(Stored data entries)
((

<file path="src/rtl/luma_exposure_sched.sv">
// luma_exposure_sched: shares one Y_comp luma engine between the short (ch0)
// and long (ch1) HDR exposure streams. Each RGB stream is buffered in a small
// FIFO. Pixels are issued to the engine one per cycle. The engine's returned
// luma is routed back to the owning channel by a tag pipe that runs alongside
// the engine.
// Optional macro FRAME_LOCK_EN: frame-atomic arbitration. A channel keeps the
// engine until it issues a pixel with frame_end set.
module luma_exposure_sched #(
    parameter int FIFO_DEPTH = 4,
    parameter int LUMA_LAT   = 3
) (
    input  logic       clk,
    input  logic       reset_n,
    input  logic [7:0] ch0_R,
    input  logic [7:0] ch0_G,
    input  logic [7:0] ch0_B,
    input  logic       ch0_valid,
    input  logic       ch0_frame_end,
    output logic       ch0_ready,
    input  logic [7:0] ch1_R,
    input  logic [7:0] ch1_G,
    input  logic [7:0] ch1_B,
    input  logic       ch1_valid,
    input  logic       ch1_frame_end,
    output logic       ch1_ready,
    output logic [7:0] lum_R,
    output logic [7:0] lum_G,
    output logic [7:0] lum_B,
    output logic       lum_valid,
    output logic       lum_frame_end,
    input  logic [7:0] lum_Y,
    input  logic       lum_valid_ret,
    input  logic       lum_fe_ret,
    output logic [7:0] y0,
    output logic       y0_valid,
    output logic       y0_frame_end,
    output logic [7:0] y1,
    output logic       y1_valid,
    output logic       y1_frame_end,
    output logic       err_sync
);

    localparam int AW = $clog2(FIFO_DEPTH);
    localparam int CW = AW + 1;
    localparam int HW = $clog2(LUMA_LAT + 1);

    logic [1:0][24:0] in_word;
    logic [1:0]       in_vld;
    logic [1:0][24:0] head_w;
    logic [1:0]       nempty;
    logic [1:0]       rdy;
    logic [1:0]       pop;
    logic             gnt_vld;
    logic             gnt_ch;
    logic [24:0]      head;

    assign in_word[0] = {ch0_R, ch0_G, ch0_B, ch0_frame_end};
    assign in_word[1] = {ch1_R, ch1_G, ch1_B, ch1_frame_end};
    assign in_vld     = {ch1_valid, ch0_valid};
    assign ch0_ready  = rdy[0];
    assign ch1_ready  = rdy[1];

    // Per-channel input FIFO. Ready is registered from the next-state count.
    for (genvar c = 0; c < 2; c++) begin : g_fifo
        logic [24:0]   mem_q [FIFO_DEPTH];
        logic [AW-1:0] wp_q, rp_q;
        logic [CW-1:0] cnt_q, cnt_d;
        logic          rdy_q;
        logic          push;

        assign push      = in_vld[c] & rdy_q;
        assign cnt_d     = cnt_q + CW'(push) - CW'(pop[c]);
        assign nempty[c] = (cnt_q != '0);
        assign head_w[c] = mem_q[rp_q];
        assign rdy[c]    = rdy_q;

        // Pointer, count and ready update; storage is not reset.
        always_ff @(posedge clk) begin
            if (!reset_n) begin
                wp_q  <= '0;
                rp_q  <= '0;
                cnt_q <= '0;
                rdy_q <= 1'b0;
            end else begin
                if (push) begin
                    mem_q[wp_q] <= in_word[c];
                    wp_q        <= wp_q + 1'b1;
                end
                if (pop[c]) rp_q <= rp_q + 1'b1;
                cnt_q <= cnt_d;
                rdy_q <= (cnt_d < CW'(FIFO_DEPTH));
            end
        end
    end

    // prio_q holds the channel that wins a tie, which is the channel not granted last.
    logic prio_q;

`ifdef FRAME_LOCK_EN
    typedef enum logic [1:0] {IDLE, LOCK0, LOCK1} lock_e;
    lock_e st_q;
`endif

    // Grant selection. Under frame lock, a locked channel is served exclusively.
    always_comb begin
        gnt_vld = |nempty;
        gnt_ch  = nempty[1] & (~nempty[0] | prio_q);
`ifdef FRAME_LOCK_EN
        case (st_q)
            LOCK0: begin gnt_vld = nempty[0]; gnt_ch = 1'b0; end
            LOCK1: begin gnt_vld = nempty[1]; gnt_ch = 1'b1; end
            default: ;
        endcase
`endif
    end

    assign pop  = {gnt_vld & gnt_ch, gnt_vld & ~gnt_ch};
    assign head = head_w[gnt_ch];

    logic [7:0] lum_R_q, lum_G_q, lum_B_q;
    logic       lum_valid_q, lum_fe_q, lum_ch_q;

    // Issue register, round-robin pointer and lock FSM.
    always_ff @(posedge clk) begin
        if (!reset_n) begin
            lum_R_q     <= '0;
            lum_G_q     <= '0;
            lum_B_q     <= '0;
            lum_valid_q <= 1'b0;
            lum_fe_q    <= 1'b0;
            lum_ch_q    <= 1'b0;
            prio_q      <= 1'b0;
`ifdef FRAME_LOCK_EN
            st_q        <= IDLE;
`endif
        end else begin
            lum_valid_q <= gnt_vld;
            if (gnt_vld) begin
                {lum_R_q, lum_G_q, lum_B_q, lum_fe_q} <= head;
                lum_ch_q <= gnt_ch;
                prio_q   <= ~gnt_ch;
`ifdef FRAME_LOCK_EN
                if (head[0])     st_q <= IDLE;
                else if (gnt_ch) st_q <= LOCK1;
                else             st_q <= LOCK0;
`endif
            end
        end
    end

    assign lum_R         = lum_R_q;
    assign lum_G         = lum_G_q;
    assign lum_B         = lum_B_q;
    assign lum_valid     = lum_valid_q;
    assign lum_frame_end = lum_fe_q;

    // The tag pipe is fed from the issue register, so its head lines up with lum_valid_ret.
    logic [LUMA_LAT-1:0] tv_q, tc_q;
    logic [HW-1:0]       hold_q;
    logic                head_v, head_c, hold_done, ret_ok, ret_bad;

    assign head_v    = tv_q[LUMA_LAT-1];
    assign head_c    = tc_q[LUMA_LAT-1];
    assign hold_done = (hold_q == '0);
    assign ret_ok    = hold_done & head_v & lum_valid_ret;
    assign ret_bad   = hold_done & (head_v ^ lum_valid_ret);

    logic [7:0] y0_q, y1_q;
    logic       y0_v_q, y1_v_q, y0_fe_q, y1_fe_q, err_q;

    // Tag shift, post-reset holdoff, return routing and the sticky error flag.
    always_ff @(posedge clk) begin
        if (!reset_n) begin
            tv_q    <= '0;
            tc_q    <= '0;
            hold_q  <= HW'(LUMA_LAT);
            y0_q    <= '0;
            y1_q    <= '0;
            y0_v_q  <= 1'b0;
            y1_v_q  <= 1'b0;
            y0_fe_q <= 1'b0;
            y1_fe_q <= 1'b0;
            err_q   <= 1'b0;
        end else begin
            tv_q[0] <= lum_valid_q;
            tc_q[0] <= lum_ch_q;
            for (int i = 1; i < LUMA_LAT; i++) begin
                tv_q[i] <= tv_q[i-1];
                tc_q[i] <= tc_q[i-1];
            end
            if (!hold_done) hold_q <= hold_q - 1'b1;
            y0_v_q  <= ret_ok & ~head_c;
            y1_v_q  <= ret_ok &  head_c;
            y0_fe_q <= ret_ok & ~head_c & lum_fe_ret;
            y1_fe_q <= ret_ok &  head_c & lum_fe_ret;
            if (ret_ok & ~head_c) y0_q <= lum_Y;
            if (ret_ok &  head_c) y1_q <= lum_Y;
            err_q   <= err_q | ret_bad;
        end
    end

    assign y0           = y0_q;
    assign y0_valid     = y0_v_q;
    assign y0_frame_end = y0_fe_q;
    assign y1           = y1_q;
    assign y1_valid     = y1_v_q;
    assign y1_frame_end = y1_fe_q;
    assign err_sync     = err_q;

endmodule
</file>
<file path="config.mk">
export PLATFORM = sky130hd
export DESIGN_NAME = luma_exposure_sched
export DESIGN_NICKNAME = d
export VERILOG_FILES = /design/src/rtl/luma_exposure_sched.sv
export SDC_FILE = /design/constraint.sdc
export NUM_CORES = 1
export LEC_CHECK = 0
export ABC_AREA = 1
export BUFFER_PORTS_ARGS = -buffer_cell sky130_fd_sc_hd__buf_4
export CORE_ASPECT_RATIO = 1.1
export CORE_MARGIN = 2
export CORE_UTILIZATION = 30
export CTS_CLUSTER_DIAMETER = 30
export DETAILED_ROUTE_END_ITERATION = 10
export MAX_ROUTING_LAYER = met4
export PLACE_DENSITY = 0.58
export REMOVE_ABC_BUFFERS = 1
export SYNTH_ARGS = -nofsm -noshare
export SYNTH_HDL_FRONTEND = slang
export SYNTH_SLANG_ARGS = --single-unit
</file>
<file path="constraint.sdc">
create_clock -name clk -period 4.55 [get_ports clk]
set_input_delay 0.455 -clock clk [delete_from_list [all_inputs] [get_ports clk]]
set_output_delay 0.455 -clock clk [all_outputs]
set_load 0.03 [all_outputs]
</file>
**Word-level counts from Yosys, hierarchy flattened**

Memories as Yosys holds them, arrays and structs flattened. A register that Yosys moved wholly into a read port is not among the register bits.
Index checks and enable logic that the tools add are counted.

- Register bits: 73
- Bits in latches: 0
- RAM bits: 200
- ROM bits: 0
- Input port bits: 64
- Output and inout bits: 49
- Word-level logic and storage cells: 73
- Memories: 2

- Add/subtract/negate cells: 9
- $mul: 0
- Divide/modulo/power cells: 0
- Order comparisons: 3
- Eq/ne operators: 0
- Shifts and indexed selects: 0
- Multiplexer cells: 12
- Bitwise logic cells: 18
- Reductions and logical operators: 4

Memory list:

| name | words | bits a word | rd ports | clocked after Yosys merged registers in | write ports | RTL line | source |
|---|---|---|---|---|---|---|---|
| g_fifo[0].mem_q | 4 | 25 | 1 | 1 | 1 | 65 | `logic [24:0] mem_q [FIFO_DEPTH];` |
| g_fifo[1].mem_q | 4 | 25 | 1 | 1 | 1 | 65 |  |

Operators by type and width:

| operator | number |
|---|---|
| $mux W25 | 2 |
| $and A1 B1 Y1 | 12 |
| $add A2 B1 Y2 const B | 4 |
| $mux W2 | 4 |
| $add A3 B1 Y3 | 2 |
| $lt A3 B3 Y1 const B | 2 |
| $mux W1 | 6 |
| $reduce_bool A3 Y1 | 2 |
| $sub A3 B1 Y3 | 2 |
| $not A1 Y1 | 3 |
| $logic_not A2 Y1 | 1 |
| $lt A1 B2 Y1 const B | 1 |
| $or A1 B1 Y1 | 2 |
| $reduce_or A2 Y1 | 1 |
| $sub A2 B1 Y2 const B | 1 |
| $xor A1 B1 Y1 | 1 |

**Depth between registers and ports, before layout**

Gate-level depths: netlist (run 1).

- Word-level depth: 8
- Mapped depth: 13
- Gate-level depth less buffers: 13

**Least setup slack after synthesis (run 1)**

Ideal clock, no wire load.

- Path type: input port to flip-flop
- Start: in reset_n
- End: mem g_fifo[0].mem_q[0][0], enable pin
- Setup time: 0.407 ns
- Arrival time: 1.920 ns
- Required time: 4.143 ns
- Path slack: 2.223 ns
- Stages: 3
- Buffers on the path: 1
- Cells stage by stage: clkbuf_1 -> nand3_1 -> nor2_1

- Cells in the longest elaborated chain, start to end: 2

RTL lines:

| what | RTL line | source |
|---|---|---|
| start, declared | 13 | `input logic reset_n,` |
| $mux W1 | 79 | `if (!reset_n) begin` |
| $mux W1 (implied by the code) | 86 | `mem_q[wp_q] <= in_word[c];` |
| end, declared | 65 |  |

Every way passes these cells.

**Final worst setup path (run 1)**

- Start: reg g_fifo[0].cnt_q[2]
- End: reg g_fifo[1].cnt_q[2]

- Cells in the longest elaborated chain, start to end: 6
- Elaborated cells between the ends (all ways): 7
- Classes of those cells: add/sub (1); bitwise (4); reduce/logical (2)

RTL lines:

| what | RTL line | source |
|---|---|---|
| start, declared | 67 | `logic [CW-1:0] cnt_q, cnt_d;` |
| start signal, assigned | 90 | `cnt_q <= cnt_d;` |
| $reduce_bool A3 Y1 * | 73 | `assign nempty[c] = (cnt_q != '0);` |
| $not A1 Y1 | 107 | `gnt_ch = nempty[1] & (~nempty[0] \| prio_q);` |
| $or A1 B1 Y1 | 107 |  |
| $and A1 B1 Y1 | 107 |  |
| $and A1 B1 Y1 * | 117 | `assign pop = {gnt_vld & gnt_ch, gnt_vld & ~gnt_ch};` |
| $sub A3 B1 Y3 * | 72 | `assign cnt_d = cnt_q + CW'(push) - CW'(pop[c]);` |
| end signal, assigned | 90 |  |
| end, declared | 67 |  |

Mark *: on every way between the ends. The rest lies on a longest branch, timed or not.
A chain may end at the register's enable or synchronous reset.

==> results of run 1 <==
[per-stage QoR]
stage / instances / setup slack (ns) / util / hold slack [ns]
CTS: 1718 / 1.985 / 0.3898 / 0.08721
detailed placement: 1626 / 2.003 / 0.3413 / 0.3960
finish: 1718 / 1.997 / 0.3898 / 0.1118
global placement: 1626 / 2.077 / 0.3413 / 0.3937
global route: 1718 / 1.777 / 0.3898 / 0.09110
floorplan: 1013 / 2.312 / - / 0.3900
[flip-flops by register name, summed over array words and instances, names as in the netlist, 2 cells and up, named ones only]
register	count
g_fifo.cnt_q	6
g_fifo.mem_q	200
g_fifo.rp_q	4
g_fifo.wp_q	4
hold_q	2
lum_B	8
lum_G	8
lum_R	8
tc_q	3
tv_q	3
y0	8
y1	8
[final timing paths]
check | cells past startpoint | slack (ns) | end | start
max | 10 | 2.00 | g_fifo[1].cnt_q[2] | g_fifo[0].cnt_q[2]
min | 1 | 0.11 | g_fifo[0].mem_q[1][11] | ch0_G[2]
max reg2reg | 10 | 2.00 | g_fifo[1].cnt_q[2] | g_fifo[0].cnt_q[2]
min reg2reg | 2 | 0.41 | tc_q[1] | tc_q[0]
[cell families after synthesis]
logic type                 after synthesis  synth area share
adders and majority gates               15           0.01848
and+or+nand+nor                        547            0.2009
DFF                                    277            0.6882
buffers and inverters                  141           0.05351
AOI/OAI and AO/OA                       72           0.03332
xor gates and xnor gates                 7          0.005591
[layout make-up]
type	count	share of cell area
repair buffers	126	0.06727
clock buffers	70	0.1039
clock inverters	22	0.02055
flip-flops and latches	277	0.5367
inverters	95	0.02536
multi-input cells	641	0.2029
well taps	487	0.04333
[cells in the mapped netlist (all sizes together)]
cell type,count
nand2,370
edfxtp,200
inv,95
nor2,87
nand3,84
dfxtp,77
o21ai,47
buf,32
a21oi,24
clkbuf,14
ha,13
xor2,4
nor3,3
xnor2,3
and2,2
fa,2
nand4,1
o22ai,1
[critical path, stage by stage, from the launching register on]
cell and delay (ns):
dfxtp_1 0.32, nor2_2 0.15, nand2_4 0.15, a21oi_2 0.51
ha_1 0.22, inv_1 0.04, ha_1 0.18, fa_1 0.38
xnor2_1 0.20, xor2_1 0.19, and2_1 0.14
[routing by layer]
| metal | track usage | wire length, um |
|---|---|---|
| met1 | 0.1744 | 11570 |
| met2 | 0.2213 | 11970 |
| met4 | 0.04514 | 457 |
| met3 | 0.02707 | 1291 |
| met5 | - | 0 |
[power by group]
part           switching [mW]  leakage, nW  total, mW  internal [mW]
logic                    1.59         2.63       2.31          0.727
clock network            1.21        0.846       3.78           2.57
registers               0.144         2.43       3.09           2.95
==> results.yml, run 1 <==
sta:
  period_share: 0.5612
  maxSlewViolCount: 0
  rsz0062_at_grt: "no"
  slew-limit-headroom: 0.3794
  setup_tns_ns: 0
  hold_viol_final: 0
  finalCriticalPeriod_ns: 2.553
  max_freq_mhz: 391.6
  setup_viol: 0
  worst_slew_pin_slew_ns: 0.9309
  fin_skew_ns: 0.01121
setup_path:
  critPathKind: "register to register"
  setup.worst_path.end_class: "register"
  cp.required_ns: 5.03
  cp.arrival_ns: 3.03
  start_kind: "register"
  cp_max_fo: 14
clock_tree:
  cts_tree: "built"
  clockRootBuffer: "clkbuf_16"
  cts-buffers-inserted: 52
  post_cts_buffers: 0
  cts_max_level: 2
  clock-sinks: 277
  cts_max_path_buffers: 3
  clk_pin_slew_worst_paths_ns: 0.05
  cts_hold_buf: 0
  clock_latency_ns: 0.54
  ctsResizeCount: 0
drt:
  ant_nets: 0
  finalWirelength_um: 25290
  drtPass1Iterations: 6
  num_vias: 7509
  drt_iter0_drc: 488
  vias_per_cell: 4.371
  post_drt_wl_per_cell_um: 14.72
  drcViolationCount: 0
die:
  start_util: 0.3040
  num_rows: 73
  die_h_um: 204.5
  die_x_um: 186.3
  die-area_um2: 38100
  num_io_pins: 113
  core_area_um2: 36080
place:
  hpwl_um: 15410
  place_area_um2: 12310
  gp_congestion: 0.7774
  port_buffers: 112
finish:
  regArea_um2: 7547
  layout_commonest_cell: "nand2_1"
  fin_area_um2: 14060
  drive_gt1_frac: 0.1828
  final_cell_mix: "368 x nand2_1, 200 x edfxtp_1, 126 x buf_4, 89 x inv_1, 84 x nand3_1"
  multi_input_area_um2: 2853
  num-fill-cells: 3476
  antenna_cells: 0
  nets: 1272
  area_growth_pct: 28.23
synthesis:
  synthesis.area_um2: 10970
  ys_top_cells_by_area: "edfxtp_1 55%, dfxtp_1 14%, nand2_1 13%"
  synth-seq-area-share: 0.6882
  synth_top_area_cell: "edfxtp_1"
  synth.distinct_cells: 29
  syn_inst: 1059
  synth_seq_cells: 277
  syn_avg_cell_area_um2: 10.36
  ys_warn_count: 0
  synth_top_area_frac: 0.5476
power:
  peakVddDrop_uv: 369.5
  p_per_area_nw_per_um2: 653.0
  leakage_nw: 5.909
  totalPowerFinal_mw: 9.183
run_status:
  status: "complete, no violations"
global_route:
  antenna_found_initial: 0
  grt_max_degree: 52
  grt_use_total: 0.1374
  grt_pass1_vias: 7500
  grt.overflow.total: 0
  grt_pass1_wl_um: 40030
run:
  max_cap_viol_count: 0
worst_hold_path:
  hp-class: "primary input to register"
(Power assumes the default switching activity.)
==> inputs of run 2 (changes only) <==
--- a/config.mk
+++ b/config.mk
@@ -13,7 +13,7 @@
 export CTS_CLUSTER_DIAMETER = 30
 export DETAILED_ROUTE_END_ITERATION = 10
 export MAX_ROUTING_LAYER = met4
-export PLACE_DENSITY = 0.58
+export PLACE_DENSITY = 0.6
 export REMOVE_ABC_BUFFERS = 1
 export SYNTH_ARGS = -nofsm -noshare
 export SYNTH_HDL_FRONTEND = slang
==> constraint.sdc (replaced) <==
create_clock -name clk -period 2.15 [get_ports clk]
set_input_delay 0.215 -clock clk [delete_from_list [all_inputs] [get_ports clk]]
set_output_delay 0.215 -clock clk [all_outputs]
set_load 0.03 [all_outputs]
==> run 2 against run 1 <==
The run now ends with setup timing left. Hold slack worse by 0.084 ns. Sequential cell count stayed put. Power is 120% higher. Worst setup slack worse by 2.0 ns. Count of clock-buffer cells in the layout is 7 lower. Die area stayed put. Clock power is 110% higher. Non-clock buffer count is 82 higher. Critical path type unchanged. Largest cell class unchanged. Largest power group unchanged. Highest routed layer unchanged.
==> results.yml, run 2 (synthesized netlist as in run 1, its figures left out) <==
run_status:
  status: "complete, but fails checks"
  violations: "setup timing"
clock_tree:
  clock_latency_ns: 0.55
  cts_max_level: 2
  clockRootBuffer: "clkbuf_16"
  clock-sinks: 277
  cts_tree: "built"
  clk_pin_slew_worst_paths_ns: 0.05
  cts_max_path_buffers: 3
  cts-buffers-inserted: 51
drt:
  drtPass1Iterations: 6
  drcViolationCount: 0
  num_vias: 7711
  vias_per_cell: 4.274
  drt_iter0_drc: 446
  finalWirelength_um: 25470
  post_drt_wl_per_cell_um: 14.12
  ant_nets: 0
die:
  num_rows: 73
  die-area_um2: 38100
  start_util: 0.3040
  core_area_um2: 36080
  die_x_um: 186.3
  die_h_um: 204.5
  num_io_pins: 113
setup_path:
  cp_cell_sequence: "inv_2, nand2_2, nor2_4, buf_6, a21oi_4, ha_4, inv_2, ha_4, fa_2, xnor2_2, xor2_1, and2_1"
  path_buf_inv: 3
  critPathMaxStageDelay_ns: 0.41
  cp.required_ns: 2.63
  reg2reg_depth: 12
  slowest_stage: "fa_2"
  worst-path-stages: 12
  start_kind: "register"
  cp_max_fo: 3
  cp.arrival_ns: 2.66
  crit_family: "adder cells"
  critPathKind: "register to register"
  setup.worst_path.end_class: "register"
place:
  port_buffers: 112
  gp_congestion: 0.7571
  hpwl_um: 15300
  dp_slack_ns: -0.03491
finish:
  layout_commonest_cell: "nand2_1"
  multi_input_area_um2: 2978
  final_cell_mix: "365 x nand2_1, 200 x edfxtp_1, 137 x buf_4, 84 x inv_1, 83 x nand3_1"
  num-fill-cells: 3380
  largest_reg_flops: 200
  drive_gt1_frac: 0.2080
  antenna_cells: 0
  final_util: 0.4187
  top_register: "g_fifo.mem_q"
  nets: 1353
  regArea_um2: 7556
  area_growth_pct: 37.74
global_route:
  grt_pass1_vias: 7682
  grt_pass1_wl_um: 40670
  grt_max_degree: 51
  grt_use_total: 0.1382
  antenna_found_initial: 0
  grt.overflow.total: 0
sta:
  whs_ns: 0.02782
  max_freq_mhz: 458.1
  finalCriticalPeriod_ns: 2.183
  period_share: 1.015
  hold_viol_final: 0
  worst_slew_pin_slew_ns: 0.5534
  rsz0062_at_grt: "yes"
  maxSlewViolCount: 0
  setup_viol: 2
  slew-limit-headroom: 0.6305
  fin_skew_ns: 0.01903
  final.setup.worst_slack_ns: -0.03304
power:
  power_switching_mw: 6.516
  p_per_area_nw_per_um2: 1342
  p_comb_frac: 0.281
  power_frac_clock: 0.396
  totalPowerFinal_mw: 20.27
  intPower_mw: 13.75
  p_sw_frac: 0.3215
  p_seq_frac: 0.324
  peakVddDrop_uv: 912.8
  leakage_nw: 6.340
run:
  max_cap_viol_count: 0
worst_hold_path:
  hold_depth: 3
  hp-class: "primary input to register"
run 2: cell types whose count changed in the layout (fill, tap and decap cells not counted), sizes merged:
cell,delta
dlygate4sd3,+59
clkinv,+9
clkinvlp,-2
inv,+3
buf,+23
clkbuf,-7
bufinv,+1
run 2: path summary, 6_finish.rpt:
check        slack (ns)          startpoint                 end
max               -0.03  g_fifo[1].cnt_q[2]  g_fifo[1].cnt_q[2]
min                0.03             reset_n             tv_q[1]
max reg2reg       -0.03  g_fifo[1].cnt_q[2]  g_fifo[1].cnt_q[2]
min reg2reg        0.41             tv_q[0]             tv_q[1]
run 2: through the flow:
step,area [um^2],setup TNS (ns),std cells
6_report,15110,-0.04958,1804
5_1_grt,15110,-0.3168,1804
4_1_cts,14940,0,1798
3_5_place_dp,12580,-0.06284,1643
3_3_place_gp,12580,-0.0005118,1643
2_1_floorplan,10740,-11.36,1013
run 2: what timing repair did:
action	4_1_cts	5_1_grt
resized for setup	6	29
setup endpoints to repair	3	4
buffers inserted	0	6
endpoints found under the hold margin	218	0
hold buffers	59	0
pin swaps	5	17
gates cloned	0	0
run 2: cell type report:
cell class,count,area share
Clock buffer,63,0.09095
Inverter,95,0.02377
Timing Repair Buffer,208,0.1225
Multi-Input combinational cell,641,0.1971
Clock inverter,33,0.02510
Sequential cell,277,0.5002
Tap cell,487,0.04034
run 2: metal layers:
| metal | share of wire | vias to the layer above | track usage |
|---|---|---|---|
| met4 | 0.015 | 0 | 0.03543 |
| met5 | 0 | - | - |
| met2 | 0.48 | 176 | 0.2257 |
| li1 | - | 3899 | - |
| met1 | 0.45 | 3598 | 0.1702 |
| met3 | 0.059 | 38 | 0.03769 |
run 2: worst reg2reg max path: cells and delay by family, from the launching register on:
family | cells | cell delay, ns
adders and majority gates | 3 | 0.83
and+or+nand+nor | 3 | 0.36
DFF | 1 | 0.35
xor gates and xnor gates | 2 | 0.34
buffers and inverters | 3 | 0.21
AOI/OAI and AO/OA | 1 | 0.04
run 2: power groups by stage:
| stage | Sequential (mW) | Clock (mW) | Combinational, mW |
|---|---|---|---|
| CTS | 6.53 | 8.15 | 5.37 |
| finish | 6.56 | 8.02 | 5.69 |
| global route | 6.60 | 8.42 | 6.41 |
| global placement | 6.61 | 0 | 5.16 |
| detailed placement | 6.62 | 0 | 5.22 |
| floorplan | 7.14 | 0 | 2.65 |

))

Required work = Please return the lines above exactly, from the first one down to the line with "the next-state count.", and stop after that line.

Final answer =
<file path="src/rtl/luma_exposure_sched.sv">
// luma_exposure_sched: shares one Y_comp luma engine between the short (ch0)
// and long (ch1) HDR exposure streams. Each RGB stream is buffered in a small
// FIFO. Pixels are issued to the engine one per cycle. The engine's returned
// luma is routed back to the owning channel by a tag pipe that runs alongside
// the engine.
// Optional macro FRAME_LOCK_EN: frame-atomic arbitration. A channel keeps the
// engine until it issues a pixel with frame_end set.
module luma_exposure_sched #(
    parameter int FIFO_DEPTH = 4,
    parameter int LUMA_LAT   = 3
) (
    input  logic       clk,
    input  logic       reset_n,
    input  logic [7:0] ch0_R,
    input  logic [7:0] ch0_G,
    input  logic [7:0] ch0_B,
    input  logic       ch0_valid,
    input  logic       ch0_frame_end,
    output logic       ch0_ready,
    input  logic [7:0] ch1_R,
    input  logic [7:0] ch1_G,
    input  logic [7:0] ch1_B,
    input  logic       ch1_valid,
    input  logic       ch1_frame_end,
    output logic       ch1_ready,
    output logic [7:0] lum_R,
    output logic [7:0] lum_G,
    output logic [7:0] lum_B,
    output logic       lum_valid,
    output logic       lum_frame_end,
    input  logic [7:0] lum_Y,
    input  logic       lum_valid_ret,
    input  logic       lum_fe_ret,
    output logic [7:0] y0,
    output logic       y0_valid,
    output logic       y0_frame_end,
    output logic [7:0] y1,
    output logic       y1_valid,
    output logic       y1_frame_end,
    output logic       err_sync
);

    localparam int AW = $clog2(FIFO_DEPTH);
    localparam int CW = AW + 1;
    localparam int HW = $clog2(LUMA_LAT + 1);

    logic [1:0][24:0] in_word;
    logic [1:0]       in_vld;
    logic [1:0][24:0] head_w;
    logic [1:0]       nempty;
    logic [1:0]       rdy;
    logic [1:0]       pop;
    logic             gnt_vld;
    logic             gnt_ch;
    logic [24:0]      head;

    assign in_word[0] = {ch0_R, ch0_G, ch0_B, ch0_frame_end};
    assign in_word[1] = {ch1_R, ch1_G, ch1_B, ch1_frame_end};
    assign in_vld     = {ch1_valid, ch0_valid};
    assign ch0_ready  = rdy[0];
    assign ch1_ready  = rdy[1];

    // Per-channel input FIFO. Ready is registered from the next-state count.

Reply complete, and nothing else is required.